La città di superficie ma anche quella sotterranea, delle fogne: il fulcro della visita a Vienna di Paolo Castelli, esperto di cinema, docente all’Icma e al Politecnico, volto storico del Baff, è stato inconsueto, come di consueto. Un’esplorazione dei luoghi in cui si respira cinema. Perché ci sono stati girati sequenze o interi film, perché ci sono proiezioni, magari all’aperto e su schermi fuori misura, perché si segue e si studia la settima arte.
«Fisicamente, sono partito dall’Hotel Josefine, un esempio formidabile di art déco. Grazie a un colpo di fortuna ho potuto alloggiare lì, in quello che sarebbe un set ideale. La chicca? L’albergo mette a disposizione degli ospiti una fonoteca con 3.000 vinili di ogni genere: classica, pop, jazz... Dal punto di vista cinematografico, invece, ho incominciato il mio viaggio inseguendo “Il terzo uomo”». Un pedinamento impegnativo: «Tra quello e i musei, il contapassi dice che ho percorso circa 10 chilometri al giorno».
Castelli tipicamente crea un mix composto da tour organizzati per appassionati e itinerari messi a punto personalmente, con consultazioni che variano dall’intelligenza artificiale alle pubblicazioni più classiche (QUI la sua Parigi). Nel caso de "Il terzo uomo", noir firmato da Carol Reed (nel cast, Alida Valli e un cinico Orson Wells) ha messo insieme un giro in superficie («…i selciati furono bagnati ad arte per ottenere un bianco e nero più lucido oltre che, come dire, scivoloso») e sottoterra («…alcune delle sequenze più memorabili avvengono nelle fogne»).
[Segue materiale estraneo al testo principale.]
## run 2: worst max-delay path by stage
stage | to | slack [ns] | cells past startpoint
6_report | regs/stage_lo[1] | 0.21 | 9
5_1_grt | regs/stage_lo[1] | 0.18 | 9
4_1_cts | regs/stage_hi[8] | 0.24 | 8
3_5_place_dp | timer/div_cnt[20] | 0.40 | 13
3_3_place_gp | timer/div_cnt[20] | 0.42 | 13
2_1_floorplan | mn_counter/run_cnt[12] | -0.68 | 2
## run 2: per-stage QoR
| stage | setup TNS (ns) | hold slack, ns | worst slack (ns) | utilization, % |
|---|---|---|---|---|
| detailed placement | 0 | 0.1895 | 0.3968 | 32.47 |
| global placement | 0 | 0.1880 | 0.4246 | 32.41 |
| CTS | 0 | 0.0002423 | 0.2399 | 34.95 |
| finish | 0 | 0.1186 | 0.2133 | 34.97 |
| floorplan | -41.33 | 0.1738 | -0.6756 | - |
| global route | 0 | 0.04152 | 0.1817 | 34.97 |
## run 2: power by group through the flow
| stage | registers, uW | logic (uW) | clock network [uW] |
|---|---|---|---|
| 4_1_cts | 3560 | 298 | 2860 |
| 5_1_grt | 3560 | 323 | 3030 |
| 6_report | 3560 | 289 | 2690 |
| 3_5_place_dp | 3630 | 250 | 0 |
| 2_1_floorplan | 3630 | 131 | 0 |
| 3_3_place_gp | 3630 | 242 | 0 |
--- config.mk ---
export PLATFORM = sky130hd
export DESIGN_NAME = window_position
export DESIGN_NICKNAME = d
export VERILOG_FILES = /design/src/window_pkg.sv /design/src/window_position.sv
export SDC_FILE = /design/constraint.sdc
export NUM_CORES = 1
export LEC_CHECK = 0
export BUFFER_PORTS_ARGS = -buffer_cell sky130_fd_sc_hd__buf_2
export CAP_MARGIN = 40
export CORE_MARGIN = 2
export CORE_UTILIZATION = 40
export DETAILED_ROUTE_END_ITERATION = 8
export PLACE_DENSITY_LB_ADDON = 0.05
export SYNTH_ARGS = -nofsm -noshare
export SYNTH_HDL_FRONTEND = slang
export SYNTH_SLANG_ARGS = --single-unit
--- constraint.sdc ---
create_clock -name clk -period 2.7 [get_ports clk]
set_input_delay 0.405 -clock clk [delete_from_list [all_inputs] [get_ports clk]]
set_output_delay 0.405 -clock clk [all_outputs]
set_load 0.05 [all_outputs]
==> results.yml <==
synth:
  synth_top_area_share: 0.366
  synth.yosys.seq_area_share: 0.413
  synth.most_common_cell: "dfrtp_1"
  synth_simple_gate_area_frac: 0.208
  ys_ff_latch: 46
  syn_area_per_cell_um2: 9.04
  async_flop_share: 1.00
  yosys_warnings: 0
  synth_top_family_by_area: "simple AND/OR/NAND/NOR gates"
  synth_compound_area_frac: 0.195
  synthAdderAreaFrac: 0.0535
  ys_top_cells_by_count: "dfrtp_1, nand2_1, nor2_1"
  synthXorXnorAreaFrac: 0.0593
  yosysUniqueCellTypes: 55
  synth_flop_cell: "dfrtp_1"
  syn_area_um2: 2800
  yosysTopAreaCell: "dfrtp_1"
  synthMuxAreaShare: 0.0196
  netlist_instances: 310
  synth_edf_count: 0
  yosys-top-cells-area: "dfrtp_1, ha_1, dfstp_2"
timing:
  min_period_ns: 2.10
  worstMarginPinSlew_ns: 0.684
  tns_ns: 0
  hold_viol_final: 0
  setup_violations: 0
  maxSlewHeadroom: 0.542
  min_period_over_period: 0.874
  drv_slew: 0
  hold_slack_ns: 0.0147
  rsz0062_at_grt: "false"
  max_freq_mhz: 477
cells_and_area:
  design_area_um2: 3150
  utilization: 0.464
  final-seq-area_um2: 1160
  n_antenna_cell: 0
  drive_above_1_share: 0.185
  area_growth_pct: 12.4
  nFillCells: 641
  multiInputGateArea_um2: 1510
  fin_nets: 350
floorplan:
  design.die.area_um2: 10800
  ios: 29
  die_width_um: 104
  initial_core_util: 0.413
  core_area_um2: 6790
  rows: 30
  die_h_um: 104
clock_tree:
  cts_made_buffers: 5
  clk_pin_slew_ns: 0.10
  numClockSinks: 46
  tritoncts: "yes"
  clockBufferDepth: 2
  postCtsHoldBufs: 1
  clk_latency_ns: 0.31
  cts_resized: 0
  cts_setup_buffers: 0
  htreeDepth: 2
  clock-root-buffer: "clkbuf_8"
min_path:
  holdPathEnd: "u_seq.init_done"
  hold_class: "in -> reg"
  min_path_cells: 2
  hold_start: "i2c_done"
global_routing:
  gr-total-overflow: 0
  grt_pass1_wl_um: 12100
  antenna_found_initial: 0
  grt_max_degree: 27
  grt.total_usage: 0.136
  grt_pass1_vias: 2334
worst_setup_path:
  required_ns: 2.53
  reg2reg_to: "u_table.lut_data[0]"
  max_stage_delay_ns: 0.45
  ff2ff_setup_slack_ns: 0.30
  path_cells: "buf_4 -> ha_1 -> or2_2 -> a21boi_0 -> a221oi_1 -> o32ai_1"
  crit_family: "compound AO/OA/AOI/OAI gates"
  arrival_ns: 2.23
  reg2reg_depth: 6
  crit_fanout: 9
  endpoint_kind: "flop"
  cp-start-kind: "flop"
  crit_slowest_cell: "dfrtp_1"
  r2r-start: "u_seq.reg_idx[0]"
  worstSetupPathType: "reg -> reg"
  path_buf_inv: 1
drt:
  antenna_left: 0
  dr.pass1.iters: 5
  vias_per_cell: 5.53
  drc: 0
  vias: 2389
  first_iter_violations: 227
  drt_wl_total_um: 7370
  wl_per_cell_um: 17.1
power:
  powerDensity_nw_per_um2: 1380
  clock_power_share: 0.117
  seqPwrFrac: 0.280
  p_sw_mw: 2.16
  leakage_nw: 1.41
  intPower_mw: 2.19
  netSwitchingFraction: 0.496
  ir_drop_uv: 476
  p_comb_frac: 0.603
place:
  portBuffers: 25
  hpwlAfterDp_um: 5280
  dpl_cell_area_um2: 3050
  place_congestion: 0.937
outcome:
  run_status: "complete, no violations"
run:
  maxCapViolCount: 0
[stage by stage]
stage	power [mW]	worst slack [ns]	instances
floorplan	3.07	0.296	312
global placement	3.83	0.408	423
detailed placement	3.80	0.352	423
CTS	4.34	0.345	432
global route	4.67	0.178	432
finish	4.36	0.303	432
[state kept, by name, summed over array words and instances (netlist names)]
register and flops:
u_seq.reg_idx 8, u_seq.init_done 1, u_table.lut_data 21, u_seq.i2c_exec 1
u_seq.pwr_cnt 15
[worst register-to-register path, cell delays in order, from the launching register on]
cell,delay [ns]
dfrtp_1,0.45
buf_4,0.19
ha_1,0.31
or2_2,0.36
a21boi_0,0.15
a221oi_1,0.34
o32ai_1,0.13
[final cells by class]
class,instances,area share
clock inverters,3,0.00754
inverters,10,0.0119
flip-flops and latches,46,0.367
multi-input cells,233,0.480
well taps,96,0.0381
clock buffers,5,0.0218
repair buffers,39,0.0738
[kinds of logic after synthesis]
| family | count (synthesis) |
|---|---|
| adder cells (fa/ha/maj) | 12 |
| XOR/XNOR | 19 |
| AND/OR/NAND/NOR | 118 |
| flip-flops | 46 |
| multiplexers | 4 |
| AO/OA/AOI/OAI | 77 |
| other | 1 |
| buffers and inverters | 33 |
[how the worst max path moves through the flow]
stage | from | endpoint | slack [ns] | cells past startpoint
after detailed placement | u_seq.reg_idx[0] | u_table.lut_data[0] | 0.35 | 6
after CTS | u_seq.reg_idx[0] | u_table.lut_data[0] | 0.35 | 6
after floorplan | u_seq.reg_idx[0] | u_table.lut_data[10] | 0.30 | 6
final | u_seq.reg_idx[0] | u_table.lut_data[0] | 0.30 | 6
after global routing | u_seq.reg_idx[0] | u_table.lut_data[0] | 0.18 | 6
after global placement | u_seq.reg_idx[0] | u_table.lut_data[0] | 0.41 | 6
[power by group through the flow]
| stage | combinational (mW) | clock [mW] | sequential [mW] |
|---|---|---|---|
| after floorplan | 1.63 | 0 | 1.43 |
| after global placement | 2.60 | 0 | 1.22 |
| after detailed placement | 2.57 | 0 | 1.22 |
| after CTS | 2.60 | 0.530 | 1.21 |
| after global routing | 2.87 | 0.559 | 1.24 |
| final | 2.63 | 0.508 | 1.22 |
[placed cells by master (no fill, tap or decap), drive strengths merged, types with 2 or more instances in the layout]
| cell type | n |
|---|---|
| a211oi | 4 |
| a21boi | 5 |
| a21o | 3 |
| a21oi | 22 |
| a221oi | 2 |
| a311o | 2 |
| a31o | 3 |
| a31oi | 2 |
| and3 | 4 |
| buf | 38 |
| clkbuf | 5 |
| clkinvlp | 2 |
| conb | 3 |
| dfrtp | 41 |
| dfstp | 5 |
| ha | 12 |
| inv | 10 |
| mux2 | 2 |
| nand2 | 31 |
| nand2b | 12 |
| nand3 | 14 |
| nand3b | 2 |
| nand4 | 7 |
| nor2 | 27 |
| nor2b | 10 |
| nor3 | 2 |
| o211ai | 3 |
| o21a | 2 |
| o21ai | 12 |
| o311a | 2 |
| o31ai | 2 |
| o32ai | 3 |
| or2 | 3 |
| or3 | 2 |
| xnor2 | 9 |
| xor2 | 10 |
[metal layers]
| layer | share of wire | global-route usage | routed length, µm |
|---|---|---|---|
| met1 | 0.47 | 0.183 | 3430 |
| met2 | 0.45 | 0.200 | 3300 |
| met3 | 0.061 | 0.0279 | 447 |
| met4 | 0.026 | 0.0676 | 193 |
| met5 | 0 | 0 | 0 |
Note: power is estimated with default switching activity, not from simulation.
## config.mk

```make
export PLATFORM = sky130hd
export DESIGN_NAME = muldiv_unit
export DESIGN_NICKNAME = d
export VERILOG_FILES = /design/src/hdl/muldiv_pkg.sv /design/src/hdl/muldiv_unit.sv /design/src/hdl/muldiv_sequencer.sv /design/src/hdl/int_divider.sv /design/src/hdl/int_multiplier.sv
export SDC_FILE = /design/constraint.sdc
export NUM_CORES = 2
export LEC_CHECK = 0
export ABC_AREA = 1
export BUFFER_PORTS_ARGS = -buffer_cell sky130_fd_sc_hd__buf_2
export CAP_MARGIN = 20
export CORE_ASPECT_RATIO = 1.75
export CORE_MARGIN = 2
export CORE_UTILIZATION = 60
export CTS_CLUSTER_DIAMETER = 40
export DETAILED_ROUTE_END_ITERATION = 8
export PLACE_DENSITY_LB_ADDON = 0.15
export REMOVE_ABC_BUFFERS = 1
export SLEW_MARGIN = 25
export SYNTH_ARGS = -nofsm -noshare
export SYNTH_HDL_FRONTEND = slang
export SYNTH_SLANG_ARGS = --single-unit
```

## constraint.sdc

```tcl
create_clock -name clk -period 54.9 [get_ports clk]
set_input_delay 10.98 -clock clk [delete_from_list [all_inputs] [get_ports clk]]
set_output_delay 10.98 -clock clk [all_outputs]
set_load 0.05 [all_outputs]
```

## src/hdl/muldiv_pkg.sv

```systemverilog
package muldiv_pkg;

	// Operand and result width
	localparam int xlen = 32;

	// Quotient or multiplier bits resolved per cycle
	// xlen must be a multiple of step_bits, step_count relies on it
	localparam int step_bits = 8;

	localparam int step_count = xlen / step_bits;

	// Width of the iteration counters in both units
	localparam int count_bits = $clog2(step_count);

	// Values match funct3 of the M extension
	typedef enum logic [2:0] {
		op_mul    = 3'b000,
		op_mulh   = 3'b001,
		op_mulhsu = 3'b010,
		op_mulhu  = 3'b011,
		op_div    = 3'b100,
		op_divu   = 3'b101,
		op_rem    = 3'b110,
		op_remu   = 3'b111
	} muldiv_op_t;

	// Divide and remainder share funct3[2]
	function automatic logic is_div_op(input muldiv_op_t op);
		return op[2];
	endfunction

endpackage
```

## src/hdl/muldiv_unit.sv

```systemverilog
module muldiv_unit (
	input	logic							clk,
	input	logic							reset,

	input	logic							req_valid,
	output	logic							req_ready,
	input	muldiv_pkg::muldiv_op_t			req_op,
	input	logic	[muldiv_pkg::xlen-1:0]	req_a,
	input	logic	[muldiv_pkg::xlen-1:0]	req_b,

	output	logic							resp_valid,
	input	logic							resp_ready,
	output	logic	[muldiv_pkg::xlen-1:0]	resp_data
);

	import muldiv_pkg::*;

	logic				mul_start;
	logic				div_start;
	logic				mul_done;
	logic				div_done;
	logic	[xlen-1:0]	mul_result;
	logic	[xlen-1:0]	div_result;

	muldiv_sequencer u_sequencer (
		.clk		(clk),
		.reset		(reset),
		.req_valid	(req_valid),
		.req_op		(req_op),
		.req_ready	(req_ready),
		.mul_start	(mul_start),
		.div_start	(div_start),
		.mul_done	(mul_done),
		.div_done	(div_done),
		.mul_result	(mul_result),
		.div_result	(div_result),
		.resp_valid	(resp_valid),
		.resp_ready	(resp_ready),
		.resp_data	(resp_data)
	);

	// Both units see the raw request, only the started one loads it
	int_multiplier u_multiplier (
		.clk	(clk),
		.reset	(reset),
		.start	(mul_start),
		.op		(req_op),
		.a		(req_a),
		.b		(req_b),
		.done	(mul_done),
		.result	(mul_result)
	);

	int_divider u_divider (
		.clk	(clk),
		.reset	(reset),
		.start	(div_start),
		.op		(req_op),
		.a		(req_a),
		.b		(req_b),
		.done	(div_done),
		.result	(div_result)
	);

endmodule

```

## src/hdl/muldiv_sequencer.sv

```systemverilog
module muldiv_sequencer (
	input	logic							clk,
	input	logic							reset,

	input	logic							req_valid,
	input	muldiv_pkg::muldiv_op_t			req_op,
	output	logic							req_ready,

	output	logic							mul_start,
	output	logic							div_start,
	input	logic							mul_done,
	input	logic							div_done,
	input	logic	[muldiv_pkg::xlen-1:0]	mul_result,
	input	logic	[muldiv_pkg::xlen-1:0]	div_result,

	output	logic							resp_valid,
	input	logic							resp_ready,
	output	logic	[muldiv_pkg::xlen-1:0]	resp_data
);

	import muldiv_pkg::*;

	typedef enum logic [1:0] {s_idle, s_busy, s_hold} state_t;

	state_t		state;
	logic		use_div;
	logic		accept;
	logic		unit_done;

	assign req_ready	= (state == s_idle);
	assign accept		= req_valid && req_ready;

	// Unit loads its operands at the accepting edge
	assign div_start	= accept && is_div_op(req_op);
	assign mul_start	= accept && !is_div_op(req_op);

	assign unit_done	= use_div ? div_done : mul_done;
	assign resp_valid	= (state == s_hold);

	always_ff @(posedge clk, posedge reset) begin
		if (reset) begin
			state	<= s_idle;
			use_div	<= 1'b0;
		end else begin
			case (state)
				s_idle: begin
					if (accept) begin
						state	<= s_busy;
						use_div	<= is_div_op(req_op);
					end
				end
				s_busy: begin
					if (unit_done)
						state <= s_hold;
				end
				s_hold: begin
					if (resp_ready)
						state <= s_idle;
				end
				default: begin
					state <= s_idle;
				end
			endcase
		end
	end

	always_ff @(posedge clk) begin
		if (state == s_busy && unit_done)
			resp_data <= use_div ? div_result : mul_result;
	end

	// Only the unit that was started may finish
	other_unit_quiet: assert property (@(posedge clk) disable iff (reset)
		state == s_busy |-> !(use_div ? mul_done : div_done));

	// Units only finish work this block started
	done_only_busy: assert property (@(posedge clk) disable iff (reset)
		(mul_done || div_done) |-> state == s_busy);

	resp_stable: assert property (@(posedge clk) disable iff (reset)
		resp_valid && !resp_ready |=> resp_valid && $stable(resp_data));

endmodule

```

## src/hdl/int_divider.sv

```systemverilog
module int_divider (
	input	logic							clk,
	input	logic							reset,
	input	logic							start,

	input	muldiv_pkg::muldiv_op_t			op,

	input	logic	[muldiv_pkg::xlen-1:0]	a,
	input	logic	[muldiv_pkg::xlen-1:0]	b,

	output	logic							done,
	output	logic	[muldiv_pkg::xlen-1:0]	result
);

	import muldiv_pkg::*;

	typedef enum logic {s_idle, s_calc} state_t;

	state_t						state;
	logic	[count_bits-1:0]	counter;

	// Last started operation, for quotient/remainder reuse
	muldiv_op_t					reg_op;
	logic						saved_valid;
	logic	[xlen-1:0]			prev_a;
	logic	[xlen-1:0]			prev_b;

	logic	[xlen-1:0]			reg_b;
	logic	[xlen-1:0]			reg_res;
	logic	[xlen:0]			reg_rem;
	logic						q_sgn;
	logic						r_sgn;

	logic						a_neg;
	logic						b_neg;
	logic	[xlen-1:0]			mag_a;
	logic	[xlen-1:0]			mag_b;
	logic						reuse;

	logic	[xlen-1:0]			chain_res;
	logic	[xlen-1:0]			chain_b;
	logic	[xlen:0]			acc [0:step_bits];
	logic	[xlen:0]			diff [1:step_bits];
	logic	[step_bits-1:0]		q;

	if (xlen % step_bits != 0) begin : g_width_check
		$fatal(1, "xlen is not a multiple of step_bits");
	end

	// DIV and REM have funct3[0] clear
	assign a_neg	= !op[0] && a[xlen-1];
	assign b_neg	= !op[0] && b[xlen-1];
	assign mag_a	= a_neg ? -a : a;
	assign mag_b	= b_neg ? -b : b;

	assign reuse = saved_valid && prev_a == a && prev_b == b &&
		((reg_op == op_div  && op == op_rem)  ||
		 (reg_op == op_rem  && op == op_div)  ||
		 (reg_op == op_divu && op == op_remu) ||
		 (reg_op == op_remu && op == op_divu));

	always_comb begin
		case (reg_op)
			op_div:		result = q_sgn ? -reg_res : reg_res;
			op_divu:	result = reg_res;
			op_rem:		result = r_sgn ? -reg_rem[xlen-1:0] : reg_rem[xlen-1:0];
			default:	result = reg_rem[xlen-1:0];
		endcase
	end

	// Restoring chain, one quotient bit per trial subtraction
	always_comb begin
		if (start) begin
			chain_res	= mag_a;
			chain_b		= mag_b;
			acc[0]		= '0;
		end else begin
			chain_res	= reg_res;
			chain_b		= reg_b;
			acc[0]		= reg_rem;
		end

		for (int i = 1; i <= step_bits; i++) begin
			diff[i]			= {acc[i-1][xlen-1:0], chain_res[xlen-i]} - {1'b0, chain_b};
			q[step_bits-i]	= !diff[i][xlen];
			acc[i]			= diff[i][xlen] ? {acc[i-1][xlen-1:0], chain_res[xlen-i]} : diff[i];
		end
	end

	always_ff @(posedge clk, posedge reset) begin
		if (reset) begin
			state		<= s_idle;
			counter		<= '0;
			done		<= 1'b0;
			reg_op		<= op_div;
			saved_valid	<= 1'b0;
		end else begin
			done <= 1'b0;
			if (start) begin
				reg_op		<= op;
				saved_valid	<= 1'b1;
				if (reuse) begin
					done	<= 1'b1;
				end else begin
					state	<= s_calc;
					counter	<= count_bits'(1);
				end
			end else if (state == s_calc) begin
				if (counter == count_bits'(step_count - 1)) begin
					state	<= s_idle;
					done	<= 1'b1;
				end else begin
					counter	<= counter + 1'b1;
				end
			end
		end
	end

	always_ff @(posedge clk) begin
		if (start) begin
			prev_a	<= a;
			prev_b	<= b;
		end
		if (start && !reuse) begin
			reg_b	<= mag_b;
			// A zero divisor keeps the quotient positive so it reads all ones
			q_sgn	<= (a_neg ^ b_neg) && (b != '0);
			r_sgn	<= a_neg;
		end
		if ((start && !reuse) || state == s_calc) begin
			reg_res	<= {chain_res[xlen-step_bits-1:0], q};
			reg_rem	<= acc[step_bits];
		end
	end

	start_while_calc: assert property (@(posedge clk) disable iff (reset)
		start |-> state == s_idle);

endmodule

```

## src/hdl/int_multiplier.sv

```systemverilog
module int_multiplier (
	input	logic							clk,
	input	logic							reset,
	input	logic							start,

	input	muldiv_pkg::muldiv_op_t			op,

	input	logic	[muldiv_pkg::xlen-1:0]	a,
	input	logic	[muldiv_pkg::xlen-1:0]	b,

	output	logic							done,
	output	logic	[muldiv_pkg::xlen-1:0]	result
);

	import muldiv_pkg::*;

	typedef enum logic {s_idle, s_calc} state_t;

	state_t						state;
	logic	[count_bits-1:0]	counter;

	muldiv_op_t					reg_op;
	logic						reg_neg;
	logic	[2*xlen-1:0]		mcand;
	logic	[xlen-1:0]			mplier;
	logic	[2*xlen-1:0]		acc;

	logic						a_signed;
	logic						b_signed;
	logic						a_neg;
	logic						b_neg;
	logic	[xlen-1:0]			mag_a;
	logic	[xlen-1:0]			mag_b;

	logic	[2*xlen-1:0]		mcand_in;
	logic	[xlen-1:0]			mplier_in;
	logic	[2*xlen-1:0]		acc_in;
	logic	[2*xlen-1:0]		partial;
	logic	[2*xlen-1:0]		product;

	// MULH treats both operands as signed, MULHSU only a
	assign a_signed	= (op == op_mulh) || (op == op_mulhsu);
	assign b_signed	= (op == op_mulh);
	assign a_neg	= a_signed && a[xlen-1];
	assign b_neg	= b_signed && b[xlen-1];
	assign mag_a	= a_neg ? -a : a;
	assign mag_b	= b_neg ? -b : b;

	// The first step is taken at the start edge straight from the operands
	always_comb begin
		if (start) begin
			mcand_in	= {{xlen{1'b0}}, mag_a};
			mplier_in	= mag_b;
			acc_in		= '0;
		end else begin
			mcand_in	= mcand;
			mplier_in	= mplier;
			acc_in		= acc;
		end

		partial = '0;
		for (int i = 0; i < step_bits; i++) begin
			if (mplier_in[i])
				partial = partial + (mcand_in << i);
		end
	end

	always_ff @(posedge clk, posedge reset) begin
		if (reset) begin
			state	<= s_idle;
			counter	<= '0;
			done	<= 1'b0;
		end else begin
			done <= 1'b0;
			if (start) begin
				state	<= s_calc;
				counter	<= count_bits'(1);
			end else if (state == s_calc) begin
				if (counter == count_bits'(step_count - 1)) begin
					state	<= s_idle;
					done	<= 1'b1;
				end else begin
					counter	<= counter + 1'b1;
				end
			end
		end
	end

	always_ff @(posedge clk) begin
		if (start) begin
			reg_op	<= op;
			reg_neg	<= a_neg ^ b_neg;
		end
		if (start || state == s_calc) begin
			mcand	<= mcand_in << step_bits;
			mplier	<= mplier_in >> step_bits;
			acc		<= acc_in + partial;
		end
	end

	assign product	= reg_neg ? -acc : acc;
	assign result	= (reg_op == op_mul) ? product[xlen-1:0] : product[2*xlen-1:xlen];

	// Sequencer must wait for done before restarting
	start_while_calc: assert property (@(posedge clk) disable iff (reset)
		start |-> state == s_idle);

endmodule

```

==> results of run 1 <==
per-layer routing:
layer	GRT usage	GRT overflow
met4	0.671	1
met1	0.510	0
met3	0.228	0
met2	0.878	2
met5	0.0172	0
La Vienna riscoperta da Castelli è fatta da titoli più o meno noti, da classici in costume (quelli dedicati alla “principessa Sissy”) a film a basso costo dalla quasi inaspettata fortuna («“Before sunrise”, diretto nel 1995 da Richard Linklater: un giovane squattrinato passa la notte aggirandosi per la città con una ragazza appena conosciuta. Si lasciano senza essersi scambiati numeri di telefono o indirizzi. Il regista ha portato sul grande schermo un episodio realmente capitatogli, sperando di ritrovare la compagna di una notte, scoprendone la scomparsa a distanza di tempo»).
E poi “Il portiere di notte”, “Amadeus”, “La pianista” di Michael Haneke: «Ho avuto modo di parlare con un direttore della fotografia, Franz Dude. Che ha studiato con Haneke. Mi ha un po’ spiazzato: pare che il regista de “Il nastro bianco”, autore che inquieta, sia un docente allegro e vivace, dalla battuta pronta». Castelli snocciola titoli e nomi, da epoche differenti: Erich Von Stroheim, “Woman in gold” (con Ellen Mirren), “Lettera a una sconosciuta” e “La ronde” di Max Ophüls, il secondo tratto da un’opera di Arthur Schnitzler, film incentrati su Freud e Jung, biopic dedicati a Klimt e Schiele. Ancora, gli “austriaci da esportazione” Otto Preminger e Fritz Lang, gli austro-ungarici per nascita Georg Wilhelm Pabst e Billy Wilder.
«Al di là degli elenchi, Vienna ha proprio un “sistema cinema”» sottolinea l’esperto, da sempre convinto delle potenzialità presenti nel piccolo ma completo “sistema Busto”, tra sale, cineforum, formazione, festival e possibilità di girare. «Certo, se a Busto abbiamo una bella rassegna estiva a Villa Calcaterra, la capitale austriaca può contare, fra l’altro, sul Filmfestival di Rathausplatz, con uno schermo di 300 metri quadrati, oltre che sulle proiezioni che avvengono al Kino Am Dach, sul tetto della Biblioteca centrale. Le sale storiche non mancano, come le pubblicazioni dedicate. Ne ho portata a casa una particolarmente bella e completa, a dispetto del prezzo accessibile. C’è poi un’Accademia del cinema: pochi studenti, tanti film, professori come Haneke».
Souvenir? «A parte il libro sui cinema storici, una foto di gruppo, l’ho trovata affascinante. Siamo alla fine degli anni Venti del Novecento (gli stessi in cui si avviava l'ascesa di Hitler, vissuto in Austria fino al 1913, Ndr). Da alcuni dettagli quella ritratta potrebbe essere una famiglia ebrea. Non ho certezze, di sicuro si trattava di persone che stavano per vivere sconvolgimenti inimmaginabili al momento dello scatto».